"Ainda que eu falasse línguas,as dos homens e dos anjos,
se não tivesse amor,
seria como sino ruidoso
ou como címbalo estridente.
Ainda que tivesse o dom
da profecia,
o conhecimento de todos
os mistérios e de toda a ciência;
ainda que tivesse toda a fé,
a ponto de transportar montanhas,
se não tivesse amor,
nada seria.
(...)
O amor é paciente,
o amor é prestativo;
não é invejoso, não se ostenta,
não se incha de orgulho.
Nada faz de inconveniente,
não procura o seu próprio interesse,
não se irrita,
não guarda rancor.
Não se alegra com a injustiça,
mas regozija-se com a verdade.
Tudo desculpa, tudo crê,
tudo espera, tudo suporta.
O amor jamais passará."
(excerto da primeira carta aos coríntios)

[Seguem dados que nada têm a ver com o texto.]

What follows belongs to an exercise in optimizing a design on an open flow for small area; a production flow would make more cautious choices. At most, simulation tests tie the RTL to the original design; equivalence was not proved. No driver is modelled on the clock port, so clocking that relies on it looks cheaper here than on a real chip. Power and IR drop assume default switching activity.

## ethernet_top
module ethernet_top
  (
    input        CLK,
    input        RST_N,
    output       M_CLK,
    input        M_DATA,
    output       M_LRSEL,
    output       ETH_MDC,
    output       ETH_RSTN,
    output       ETH_TXEN,
    output [1:0] ETH_TXD
   );
clock: 10.0 ns
lec_check: 0
cap_margin: 20
core_margin: 2
core_utilization: 75
cts_buf_list: sky130_fd_sc_hd__clkbuf_8
cts_cluster_diameter: 60
cts_cluster_size: 18
slew_margin: 20
synth_memory_max_bits: 8192
standard.sh (not shown) runs the stock make flow with config.mk's settings and CLKGATE_MAP_FILE= SYNTH_SCRIPT=/design/flow/synth_recipe.tcl, a recipe that flattens the netlist after the stock synthesis.
==> flow/flow/run.sh <==
#!/bin/bash
# Standard ORFS layout (the standard.sh, standard synthesis unchanged) with these changes:
#  - port buffers are buf_1 cells;
#  - before clock tree synthesis, cells are downsized where slack allows (flow/pre_cts.tcl);
#  - clock tree synthesis without dummy loads, with clkbuf_8 sink clusters.
# The full make output goes to standard.log here; ORFS keeps each step's log under orfs/logs.
set -euo pipefail
export CTS_ARGS="-sink_clustering_enable -repair_clock_nets -dont_use_dummy_load -sink_clustering_size 22 -sink_clustering_max_diameter 50 -buf_list sky130_fd_sc_hd__clkbuf_8 -sink_clustering_buffer sky130_fd_sc_hd__clkbuf_8 -tree_buf sky130_fd_sc_hd__clkbuf_4 -root_buf sky130_fd_sc_hd__clkbuf_4"
export BUFFER_PORTS_ARGS="-buffer_cell sky130_fd_sc_hd__buf_1"
export PRE_CTS_TCL="$PWD/flow/pre_cts.tcl"
bash standard.sh > standard.log 2>&1
==> flow/flow/pre_cts.tcl <==
# Before clock tree synthesis: with several ns of setup slack everywhere,
# downsize cells that the mapper sized for speed (power recovery).
estimate_parasitics -placement
repair_timing -recover_power 100 -verbose
Edit:
==> flow/flow/run.sh (replaced) <==
#!/bin/bash
# Standard ORFS layout (the standard.sh, standard synthesis unchanged) with these changes:
#  - port buffers are buf_1 cells;
#  - before clock tree synthesis, cells are downsized where slack allows (flow/pre_cts.tcl);
#  - clock tree synthesis without dummy loads: clusters of up to 20 flip-flops within 50 um,
#    each driven by a clkbuf_8, with clkbuf_4 cells above them.
# The full make output goes to standard.log here; ORFS keeps each step's log under orfs/logs.
set -euo pipefail
export CTS_ARGS="-sink_clustering_enable -repair_clock_nets -dont_use_dummy_load -sink_clustering_size 20 -sink_clustering_max_diameter 50 -buf_list sky130_fd_sc_hd__clkbuf_8 -sink_clustering_buffer sky130_fd_sc_hd__clkbuf_8 -tree_buf sky130_fd_sc_hd__clkbuf_4 -root_buf sky130_fd_sc_hd__clkbuf_4"
export BUFFER_PORTS_ARGS="-buffer_cell sky130_fd_sc_hd__buf_1"
export PRE_CTS_TCL="$PWD/flow/pre_cts.tcl"
bash standard.sh > standard.log 2>&1
After rerunning: The new run produced a clean layout. Global-route usage went down by 0.45 points. Cell area stays flat. Wire length went down by 2.4%. Sequential share of layout area shrinks by 0.11 points.
Background: an optimization exercise with open tools, aiming at small area. Do not read the settings as production practice. RTL that was checked went through simulation tests only; none was proved equivalent to the original. No functional check of the RTL was part of run 3.

<file path="config.mk">
export PLATFORM = sky130hd
export DESIGN_NAME = Cordic
export DESIGN_NICKNAME = Cordic
export VERILOG_FILES = /design/flow/design.v
export SDC_FILE = /design/flow/constraint.sdc
export NUM_CORES = 4
export LEC_CHECK = 0
export CAP_MARGIN = 5
export CORE_MARGIN = 2
export CORE_UTILIZATION = 80
export PLACE_DENSITY = 0.85
export SLEW_MARGIN = 5
export SYNTH_HIERARCHICAL = 1
</file>
<file path="constraint.sdc">
create_clock -name core_clock -period 7.0 [get_ports {clk}]
set_input_delay 1.4000 -clock core_clock [delete_from_list [all_inputs] [get_ports {clk}]]
set_output_delay 1.4000 -clock core_clock [all_outputs]
set_load 0.01 [all_outputs]
</file>
<file path="design.v">
module cordic_fa(input a, input b, input c, output s, output co);
   assign s = a ^ b ^ c;
   assign co = (a & b) | (a & c) | (b & c);
endmodule
module cordic_ha(input a, input b, output s, output co);
   assign s = a ^ b;
   assign co = a & b;
endmodule
module cordic_rca #(parameter N = 16) (input [N-1:0] a, input [N-1:0] b, input ci, output [N-1:0] s);
   wire [N:0] c;
   assign c[0] = ci;
   genvar k;
   generate for (k = 0; k < N; k = k + 1) begin : gb
      cordic_fa u (.a(a[k]), .b(b[k]), .c(c[k]), .s(s[k]), .co(c[k+1]));
   end endgenerate
endmodule
module cordic_zstep #(parameter N = 14, parameter [15:0] A = 16'h0, parameter L = 0)
                     (input [N-1:0] z, input neg, output [N-1:0] zn);
   localparam [15:0] NA = ~A + 16'd1;
   wire [N:0] c;
   genvar k;
   generate
      if (L > 0) begin : lo
         assign zn[L-1:0] = z[L-1:0];
      end
      assign zn[L] = ~z[L];
      assign c[L+1] = z[L];
      for (k = L + 1; k < N; k = k + 1) begin : gb
         if (A[k] == 1'b0 && NA[k] == 1'b0) begin : h0
            cordic_ha u (.a(z[k]), .b(c[k]), .s(zn[k]), .co(c[k+1]));
         end else if (A[k] == 1'b1 && NA[k] == 1'b1) begin : h1
            cordic_fa u (.a(z[k]), .b(1'b1), .c(c[k]), .s(zn[k]), .co(c[k+1]));
         end else if (A[k] == 1'b1) begin : fp
            cordic_fa u (.a(z[k]), .b(neg), .c(c[k]), .s(zn[k]), .co(c[k+1]));
         end else begin : fn
            cordic_fa u (.a(z[k]), .b(~neg), .c(c[k]), .s(zn[k]), .co(c[k+1]));
         end
      end
   endgenerate
endmodule
module cordic_zsign #(parameter N = 11, parameter [15:0] P = 16'h0, parameter [15:0] M = 16'h0)
                     (input [N-1:0] z, input neg, output s);
   reg c;
   reg b;
   integer k;
   always @* begin
      c = 1'b0;
      for (k = 0; k < N - 1; k = k + 1) begin
         if (P[k] == M[k]) b = P[k];
         else b = P[k] ? neg : ~neg;
         c = (z[k] & b) | (z[k] & c) | (b & c);
      end
      if (P[N-1] == M[N-1]) b = P[N-1];
      else b = P[N-1] ? neg : ~neg;
   end
   assign s = z[N-1] ^ b ^ c;
endmodule
module cordic_maj(input a, input b, input c, output y);
   assign y = (a & b) | (a & c) | (b & c);
endmodule
module cordic_scale(input [15:0] v, output [15:0] o);
   wire [15:0] u = {~v[15], v[14:0]};
   wire [15:0] w = {v[15], ~v[14:0]};
   wire s1, c2; cordic_fa f2 (.a(u[0]), .b(u[2]), .c(w[5]), .s(s1), .co(c2));
   wire s3, c4; cordic_fa f4 (.a(u[1]), .b(u[3]), .c(w[6]), .s(s3), .co(c4));
   wire s5, c6; cordic_fa f6 (.a(u[2]), .b(u[4]), .c(w[7]), .s(s5), .co(c6));
   wire s7, c8; cordic_ha h8 (.a(u[10]), .b(u[12]), .s(s7), .co(c8));
   wire s9, c10; cordic_fa f10 (.a(u[3]), .b(u[5]), .c(w[8]), .s(s9), .co(c10));
   wire s11, c12; cordic_ha h12 (.a(u[11]), .b(u[13]), .s(s11), .co(c12));
   wire s13, c14; cordic_fa f14 (.a(u[4]), .b(u[6]), .c(w[9]), .s(s13), .co(c14));
   wire s15, c16; cordic_fa f16 (.a(w[0]), .b(u[3]), .c(u[5]), .s(s15), .co(c16));
   wire s17, c18; cordic_fa f18 (.a(w[1]), .b(u[4]), .c(u[6]), .s(s17), .co(c18));
   wire s19, c20; cordic_fa f20 (.a(w[2]), .b(u[5]), .c(u[7]), .s(s19), .co(c20));
   wire s21, c22; cordic_fa f22 (.a(u[0]), .b(w[3]), .c(u[6]), .s(s21), .co(c22));
   wire s23, c24; cordic_ha h24 (.a(u[8]), .b(u[9]), .s(s23), .co(c24));
   wire s25, c26; cordic_fa f26 (.a(u[1]), .b(w[4]), .c(u[7]), .s(s25), .co(c26));
   wire s27, c28; cordic_fa f28 (.a(u[9]), .b(u[10]), .c(w[12]), .s(s27), .co(c28));
   wire s29, c30; cordic_fa f30 (.a(u[8]), .b(u[10]), .c(u[11]), .s(s29), .co(c30));
   wire s31, c32; cordic_fa f32 (.a(w[13]), .b(s1), .c(1'b1), .s(s31), .co(c32));
   wire s33, c34; cordic_fa f34 (.a(u[9]), .b(u[11]), .c(u[12]), .s(s33), .co(c34));
   wire s35, c36; cordic_fa f36 (.a(w[14]), .b(s3), .c(c2), .s(s35), .co(c36));
   wire s37, c38; cordic_fa f38 (.a(u[13]), .b(w[15]), .c(1'b1), .s(s37), .co(c38));
   wire s39, c40; cordic_fa f40 (.a(s5), .b(s7), .c(c4), .s(s39), .co(c40));
   wire s41, c42; cordic_fa f42 (.a(u[14]), .b(s9), .c(1'b1), .s(s41), .co(c42));
   wire s43, c44; cordic_fa f44 (.a(s11), .b(c6), .c(c8), .s(s43), .co(c44));
   wire s45, c46; cordic_fa f46 (.a(u[12]), .b(u[14]), .c(u[15]), .s(s45), .co(c46));
   wire s47, c48; cordic_fa f48 (.a(s13), .b(c10), .c(c12), .s(s47), .co(c48));
   wire s49, c50; cordic_fa f50 (.a(u[5]), .b(u[7]), .c(w[10]), .s(s49), .co(c50));
   wire s51, c52; cordic_fa f52 (.a(u[13]), .b(u[15]), .c(c14), .s(s51), .co(c52));
   wire s53, c54; cordic_fa f54 (.a(u[6]), .b(u[8]), .c(w[11]), .s(s53), .co(c54));
   wire s55; assign s55 = ~u[14];
   wire s57, c58; cordic_fa f58 (.a(u[7]), .b(u[9]), .c(w[12]), .s(s57), .co(c58));
   wire s59, c60; cordic_ha h60 (.a(u[8]), .b(u[10]), .s(s59), .co(c60));
   wire s61, c62; cordic_ha h62 (.a(u[9]), .b(u[11]), .s(s61), .co(c62));
   wire s63, c64; cordic_ha h64 (.a(u[0]), .b(u[2]), .s(s63), .co(c64));
   wire s65, c66; cordic_fa f66 (.a(u[1]), .b(u[3]), .c(u[4]), .s(s65), .co(c66));
   wire s67, c68; cordic_fa f68 (.a(u[2]), .b(u[4]), .c(u[5]), .s(s67), .co(c68));
   wire s69, c70; cordic_fa f70 (.a(u[6]), .b(w[8]), .c(1'b1), .s(s69), .co(c70));
   wire s71, c72; cordic_fa f72 (.a(u[7]), .b(w[9]), .c(s17), .s(s71), .co(c72));
   wire s73, c74; cordic_fa f74 (.a(u[8]), .b(w[10]), .c(s19), .s(s73), .co(c74));
   wire s75, c76; cordic_fa f76 (.a(w[11]), .b(s21), .c(s23), .s(s75), .co(c76));
   wire s77, c78; cordic_fa f78 (.a(s25), .b(s27), .c(c22), .s(s77), .co(c78));
   wire s79, c80; cordic_fa f80 (.a(s29), .b(s31), .c(c26), .s(s79), .co(c80));
   wire s81, c82; cordic_fa f82 (.a(s33), .b(s35), .c(c30), .s(s81), .co(c82));
   wire s83, c84; cordic_fa f84 (.a(s37), .b(s39), .c(c34), .s(s83), .co(c84));
   wire s85, c86; cordic_fa f86 (.a(s41), .b(s43), .c(c38), .s(s85), .co(c86));
   wire s87, c88; cordic_fa f88 (.a(s45), .b(s47), .c(c42), .s(s87), .co(c88));
   wire s89, c90; cordic_fa f90 (.a(s49), .b(s51), .c(c46), .s(s89), .co(c90));
   wire s91, c92; cordic_fa f92 (.a(s53), .b(s55), .c(c50), .s(s91), .co(c92));
   wire s93, c94; cordic_fa f94 (.a(u[15]), .b(s57), .c(c54), .s(s93), .co(c94));
   wire s95, c96; cordic_fa f96 (.a(w[13]), .b(s59), .c(1'b1), .s(s95), .co(c96));
   wire s97, c98; cordic_fa f98 (.a(w[14]), .b(s61), .c(1'b1), .s(s97), .co(c98));
   wire s99, c100; cordic_fa f100 (.a(u[10]), .b(u[12]), .c(w[15]), .s(s99), .co(c100));
   wire s101, c102; cordic_ha h102 (.a(u[11]), .b(u[13]), .s(s101), .co(c102));
   wire s103, c104; cordic_ha h104 (.a(u[12]), .b(u[14]), .s(s103), .co(c104));
   wire s105, c106; cordic_ha h106 (.a(u[0]), .b(u[1]), .s(s105), .co(c106));
   wire s107, c108; cordic_fa f108 (.a(u[1]), .b(u[2]), .c(w[4]), .s(s107), .co(c108));
   wire s109, c110; cordic_fa f110 (.a(u[3]), .b(w[5]), .c(s63), .s(s109), .co(c110));
   wire s111, c112; cordic_fa f112 (.a(w[6]), .b(s65), .c(c64), .s(s111), .co(c112));
   wire s113, c114; cordic_fa f114 (.a(w[7]), .b(s67), .c(c66), .s(s113), .co(c114));
   wire s115, c116; cordic_fa f116 (.a(s15), .b(s69), .c(c68), .s(s115), .co(c116));
   wire s117, c118; cordic_fa f118 (.a(c16), .b(s71), .c(c70), .s(s117), .co(c118));
   wire s119, c120; cordic_fa f120 (.a(c18), .b(s73), .c(c72), .s(s119), .co(c120));
   wire s121, c122; cordic_fa f122 (.a(c20), .b(s75), .c(c74), .s(s121), .co(c122));
   wire s123, c124; cordic_fa f124 (.a(c24), .b(s77), .c(c76), .s(s123), .co(c124));
   wire s125, c126; cordic_fa f126 (.a(c28), .b(s79), .c(c78), .s(s125), .co(c126));
   wire s127, c128; cordic_fa f128 (.a(c32), .b(s81), .c(c80), .s(s127), .co(c128));
   wire s129, c130; cordic_fa f130 (.a(c36), .b(s83), .c(c82), .s(s129), .co(c130));
   wire s131, c132; cordic_fa f132 (.a(c40), .b(s85), .c(c84), .s(s131), .co(c132));
   wire s133, c134; cordic_fa f134 (.a(c44), .b(s87), .c(c86), .s(s133), .co(c134));
   wire s135, c136; cordic_fa f136 (.a(c48), .b(s89), .c(c88), .s(s135), .co(c136));
   wire s137, c138; cordic_fa f138 (.a(c52), .b(s91), .c(c90), .s(s137), .co(c138));
   wire s139, c140; cordic_fa f140 (.a(u[14]), .b(s93), .c(c92), .s(s139), .co(c140));
   wire s141, c142; cordic_fa f142 (.a(c58), .b(s95), .c(c94), .s(s141), .co(c142));
   wire s143, c144; cordic_fa f144 (.a(c60), .b(s97), .c(c96), .s(s143), .co(c144));
   wire s145, c146; cordic_fa f146 (.a(c62), .b(s99), .c(c98), .s(s145), .co(c146));
   wire s147, c148; cordic_fa f148 (.a(s101), .b(c100), .c(1'b1), .s(s147), .co(c148));
   wire s149, c150; cordic_fa f150 (.a(s103), .b(c102), .c(1'b1), .s(s149), .co(c150));
   wire s151, c152; cordic_fa f152 (.a(u[13]), .b(u[15]), .c(c104), .s(s151), .co(c152));
   wire s153; assign s153 = ~u[14];
   wire g168 = u[0] & w[2];
   wire p169 = u[0] | w[2];
   wire g170 = w[3] & s105;
   wire p171 = w[3] | s105;
   wire g172 = s107 & c106;
   wire p173 = s107 | c106;
   wire g174 = s109 & c108;
   wire p175 = s109 | c108;
   wire g176 = s111 & c110;
   wire p177 = s111 | c110;
   wire g178 = s113 & c112;
   wire p179 = s113 | c112;
   wire g180 = s115 & c114;
   wire p181 = s115 | c114;
   wire g182 = s117 & c116;
   wire p183 = s117 | c116;
   wire g184 = s119 & c118;
   wire p185 = s119 | c118;
   wire g186 = s121 & c120;
   wire p187 = s121 | c120;
   wire g188 = s123 & c122;
   wire p189 = s123 | c122;
   wire g190 = s125 & c124;
   wire p191 = s125 | c124;
   wire g192 = 1'b0 | (w[1] & w[0]);
   wire p193 = w[1] & 1'b1;
   wire g194 = g170 | (p171 & g168);
   wire p195 = p171 & p169;
   wire g196 = g194 | (p195 & g192);
   wire p197 = p195 & p193;
   wire g198 = g174 | (p175 & g172);
   wire p199 = p175 & p173;
   wire g200 = g176 | (p177 & g198);
   wire p201 = p177 & p199;
   wire g202 = g200 | (p201 & g196);
   wire p203 = p201 & p197;
   wire g204 = g180 | (p181 & g178);
   wire p205 = p181 & p179;
   wire g206 = g184 | (p185 & g182);
   wire p207 = p185 & p183;
   wire g208 = g206 | (p207 & g204);
   wire p209 = p207 & p205;
   wire g210 = g188 | (p189 & g186);
   wire p211 = p189 & p187;
   wire g212 = g190 | (p191 & g210);
   wire p213 = p191 & p211;
   wire g214 = g212 | (p213 & g208);
   wire p215 = p213 & p209;
   wire g216 = g214 | (p215 & g202);
   wire p217 = p215 & p203;
   wire t218, r219; cordic_fa g219 (.a(s127), .b(c126), .c(g216), .s(t218), .co(r219));
   wire t220, r221; cordic_fa g221 (.a(s129), .b(c128), .c(r219), .s(t220), .co(r221));
   wire t222, r223; cordic_fa g223 (.a(s131), .b(c130), .c(r221), .s(t222), .co(r223));
   wire t224, r225; cordic_fa g225 (.a(s133), .b(c132), .c(r223), .s(t224), .co(r225));
   wire t226, r227; cordic_fa g227 (.a(s135), .b(c134), .c(r225), .s(t226), .co(r227));
   wire t228, r229; cordic_fa g229 (.a(s137), .b(c136), .c(r227), .s(t228), .co(r229));
   wire t230, r231; cordic_fa g231 (.a(s139), .b(c138), .c(r229), .s(t230), .co(r231));
   wire t232, r233; cordic_fa g233 (.a(s141), .b(c140), .c(r231), .s(t232), .co(r233));
   wire t234, r235; cordic_fa g235 (.a(s143), .b(c142), .c(r233), .s(t234), .co(r235));
   wire t236, r237; cordic_fa g237 (.a(s145), .b(c144), .c(r235), .s(t236), .co(r237));
   wire t238, r239; cordic_fa g239 (.a(s147), .b(c146), .c(r237), .s(t238), .co(r239));
   wire t240, r241; cordic_fa g241 (.a(s149), .b(c148), .c(r239), .s(t240), .co(r241));
   wire t242, r243; cordic_fa g243 (.a(s151), .b(c150), .c(r241), .s(t242), .co(r243));
   wire t244, r245; cordic_fa g245 (.a(s153), .b(c152), .c(r243), .s(t244), .co(r245));
   wire t246, r247; cordic_fa g247 (.a(u[15]), .b(u[14]), .c(r245), .s(t246), .co(r247));
   wire t248 = ~r247;
   wire t249, r250; cordic_ha g250 (.a(s143), .b(c142), .s(t249), .co(r250));
   wire t251, r252; cordic_fa g252 (.a(s145), .b(c144), .c(r250), .s(t251), .co(r252));
   wire t253, r254; cordic_fa g254 (.a(s147), .b(c146), .c(r252), .s(t253), .co(r254));
   wire t255, r256; cordic_fa g256 (.a(s149), .b(c148), .c(r254), .s(t255), .co(r256));
   wire t257, r258; cordic_fa g258 (.a(s151), .b(c150), .c(r256), .s(t257), .co(r258));
   wire t259, r260; cordic_fa g260 (.a(s153), .b(c152), .c(r258), .s(t259), .co(r260));
   wire t261, r262; cordic_fa g262 (.a(u[15]), .b(u[14]), .c(r260), .s(t261), .co(r262));
   wire t263 = ~r262;
   wire t264, r265; cordic_fa g265 (.a(s143), .b(c142), .c(1'b1), .s(t264), .co(r265));
   wire t266, r267; cordic_fa g267 (.a(s145), .b(c144), .c(r265), .s(t266), .co(r267));
   wire t268, r269; cordic_fa g269 (.a(s147), .b(c146), .c(r267), .s(t268), .co(r269));
   wire t270, r271; cordic_fa g271 (.a(s149), .b(c148), .c(r269), .s(t270), .co(r271));
   wire t272, r273; cordic_fa g273 (.a(s151), .b(c150), .c(r271), .s(t272), .co(r273));
   wire t274, r275; cordic_fa g275 (.a(s153), .b(c152), .c(r273), .s(t274), .co(r275));
   wire t276, r277; cordic_fa g277 (.a(u[15]), .b(u[14]), .c(r275), .s(t276), .co(r277));
   wire t278 = ~r277;
   wire q279 = r233 ? r277 : r262;
   assign o = {(r233 ? t278 : t263), (r233 ? t276 : t261), (r233 ? t274 : t259), (r233 ? t272 : t257), (r233 ? t270 : t255), (r233 ? t268 : t253), (r233 ? t266 : t251), (r233 ? t264 : t249), t232, t230, t228, t226, t224, t222, t220, t218};
endmodule
module Cordic(input clk, input signed [15:0] Xin, input signed [15:0] Yin, input [15:0] angle,
              output reg signed [15:0] Xout, output reg signed [15:0] Yout);
   wire [13:0] z1 = {~angle[13], angle[12:0]};      
   wire [13:0] z2n;                                  
   cordic_zstep #(14, 16'h12e4, 2) zs1 (.z(z1), .neg(z1[13]), .zn(z2n));
   reg [15:0] x0, y0;
   reg [1:0]  q0;
   reg        d1;
   reg [13:0] z2;
   always @(posedge clk) begin
      x0 <= Xin; y0 <= Yin; q0 <= angle[15:14]; d1 <= z1[13]; z2 <= z2n;
   end
   wire [15:0] low1;                                 
   assign low1[0] = 1'b0;
   genvar k;
   generate for (k = 1; k < 16; k = k + 1) begin : gl
      assign low1[k] = low1[k-1] | y0[k-1];
   end endgenerate
   wire mx  = q0[1] ^ q0[0];     
   wire my  = ~q0[1];            
   wire mxy = q0[1];             
   wire myy = q0[1] ^ q0[0];     
   wire [15:0] x1n, y1n;
   cordic_rca #(16) addx1 (.a(x0 ^ {16{mx}}),  .b(y0 ^ ({16{my}} & low1)), .ci(mx),  .s(x1n));
   cordic_rca #(16) addy1 (.a(x0 ^ {16{mxy}}), .b(y0 ^ ({16{myy}} & low1)), .ci(mxy), .s(y1n));
   wire [12:0] z3n;                                  
   cordic_zstep #(13, 16'h09fb, 0) zs2 (.z(z2[12:0]), .neg(z2[13]), .zn(z3n));
   reg [15:0] x1, y1;
   reg [2:1]  d1r;
   reg [12:0] z3;
   always @(posedge clk) begin
      x1 <= x1n; y1 <= y1n; d1r <= {z2[13], d1}; z3 <= z3n;
   end
   wire [15:0] x2n, y2n;
   cordic_rca #(16) ax1 (.a(x1), .b({{1{y1[15]}}, y1[15:1]} ^ {16{~d1r[1]}}), .ci(~d1r[1]), .s(x2n));
   cordic_rca #(16) ay1 (.a(y1), .b({{1{x1[15]}}, x1[15:1]} ^ {16{d1r[1]}}),  .ci(d1r[1]),  .s(y2n));
   wire [11:0] z4n;                                  
   cordic_zstep #(12, 16'h0511, 0) zs3 (.z(z3[11:0]), .neg(z3[12]), .zn(z4n));
   reg [15:0] x2, y2; reg [3:2] d2r; reg [11:0] z4;
   always @(posedge clk) begin
      x2 <= x2n; y2 <= y2n; d2r <= {z3[12], d1r[2]}; z4 <= z4n;
   end
   wire [15:0] x3n, y3n;
   cordic_rca #(16) ax2 (.a(x2), .b({{2{y2[15]}}, y2[15:2]} ^ {16{~d2r[2]}}), .ci(~d2r[2]), .s(x3n));
   cordic_rca #(16) ay2 (.a(y2), .b({{2{x2[15]}}, x2[15:2]} ^ {16{d2r[2]}}),  .ci(d2r[2]),  .s(y3n));
   wire [10:0] z5n;                                  
   cordic_zstep #(11, 16'h028b, 0) zs4 (.z(z4[10:0]), .neg(z4[11]), .zn(z5n));
   reg [15:0] x3, y3; reg [4:3] d3r; reg [10:0] z5;
   always @(posedge clk) begin
      x3 <= x3n; y3 <= y3n; d3r <= {z4[11], d2r[3]}; z5 <= z5n;
   end
   wire [15:0] x4n, y4n;
   cordic_rca #(16) ax3 (.a(x3), .b({{3{y3[15]}}, y3[15:3]} ^ {16{~d3r[3]}}), .ci(~d3r[3]), .s(x4n));
   cordic_rca #(16) ay3 (.a(y3), .b({{3{x3[15]}}, x3[15:3]} ^ {16{d3r[3]}}),  .ci(d3r[3]),  .s(y4n));
   wire d6n, d7m, d7p;
   cordic_zsign #(11, 16'h0145, 16'hfebb) zg6 (.z(z5), .neg(z5[10]), .s(d6n));
   cordic_zsign #(11, 16'h00a3, 16'hfe19) zg7m (.z(z5), .neg(z5[10]), .s(d7m));   
   cordic_zsign #(11, 16'h01e7, 16'hff5d) zg7p (.z(z5), .neg(z5[10]), .s(d7p));   
   reg [15:0] x4, y4; reg [7:4] d4r;
   always @(posedge clk) begin
      x4 <= x4n; y4 <= y4n; d4r <= {d6n ? d7p : d7m, d6n, z5[10], d3r[4]};
   end
   wire [15:0] x5n, y5n;
   cordic_rca #(16) ax4 (.a(x4), .b({{4{y4[15]}}, y4[15:4]} ^ {16{~d4r[4]}}), .ci(~d4r[4]), .s(x5n));
   cordic_rca #(16) ay4 (.a(y4), .b({{4{x4[15]}}, x4[15:4]} ^ {16{d4r[4]}}),  .ci(d4r[4]),  .s(y5n));
   reg [15:0] x5, y5; reg [7:5] d5r;
   always @(posedge clk) begin
      x5 <= x5n; y5 <= y5n; d5r <= d4r[7:5];
   end
   wire [15:0] x6n, y6n;
   cordic_rca #(16) ax5 (.a(x5), .b({{5{y5[15]}}, y5[15:5]} ^ {16{~d5r[5]}}), .ci(~d5r[5]), .s(x6n));
   cordic_rca #(16) ay5 (.a(y5), .b({{5{x5[15]}}, x5[15:5]} ^ {16{d5r[5]}}),  .ci(d5r[5]),  .s(y6n));
   reg [15:0] x6, y6; reg [7:6] d6r;
   always @(posedge clk) begin
      x6 <= x6n; y6 <= y6n; d6r <= d5r[7:6];
   end
   wire [15:0] x7n, y7n;
   cordic_rca #(16) ax6 (.a(x6), .b({{6{y6[15]}}, y6[15:6]} ^ {16{~d6r[6]}}), .ci(~d6r[6]), .s(x7n));
   cordic_rca #(16) ay6 (.a(y6), .b({{6{x6[15]}}, x6[15:6]} ^ {16{d6r[6]}}),  .ci(d6r[6]),  .s(y7n));
   reg [15:0] x7, y7; reg d7r;
   always @(posedge clk) begin x7 <= x7n; y7 <= y7n; d7r <= d6r[7]; end
   wire [15:0] x8n, y8n;
   cordic_rca #(16) ax7 (.a(x7), .b({{7{y7[15]}}, y7[15:7]} ^ {16{~d7r}}), .ci(~d7r), .s(x8n));
   cordic_rca #(16) ay7 (.a(y7), .b({{7{x7[15]}}, x7[15:7]} ^ {16{d7r}}),  .ci(d7r),  .s(y8n));
   reg [15:0] x8, y8;
   always @(posedge clk) begin x8 <= x8n; y8 <= y8n; end
   wire [15:0] xs8, ys8;
   cordic_scale scx (.v(x8), .o(xs8));
   cordic_scale scy (.v(y8), .o(ys8));
   always @(posedge clk) begin
      Xout <= xs8;
      Yout <= ys8;
   end
endmodule
</file>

[Perante isto, resta a pergunta: amamos de verdade?]
D.G.
2 comentários:
não, não amamos.
um beijo*
menina do sorriso
Estou de acordo.
Ainda assim, a verdade é que somos algo.
E como "se não tivesse amor,
nada seria.", partindo desta premissa, é porque este amar, na totalidade, existe.
E na conjugação "amamos", o sujeito somos "nós". Portanto este amor verdadeiro deverá habitar em nós. Sendo que, então, se encontra outra encruzilhada: Como o fazemos brilhar? (ou talvez) Porque não o fazemos brilhar?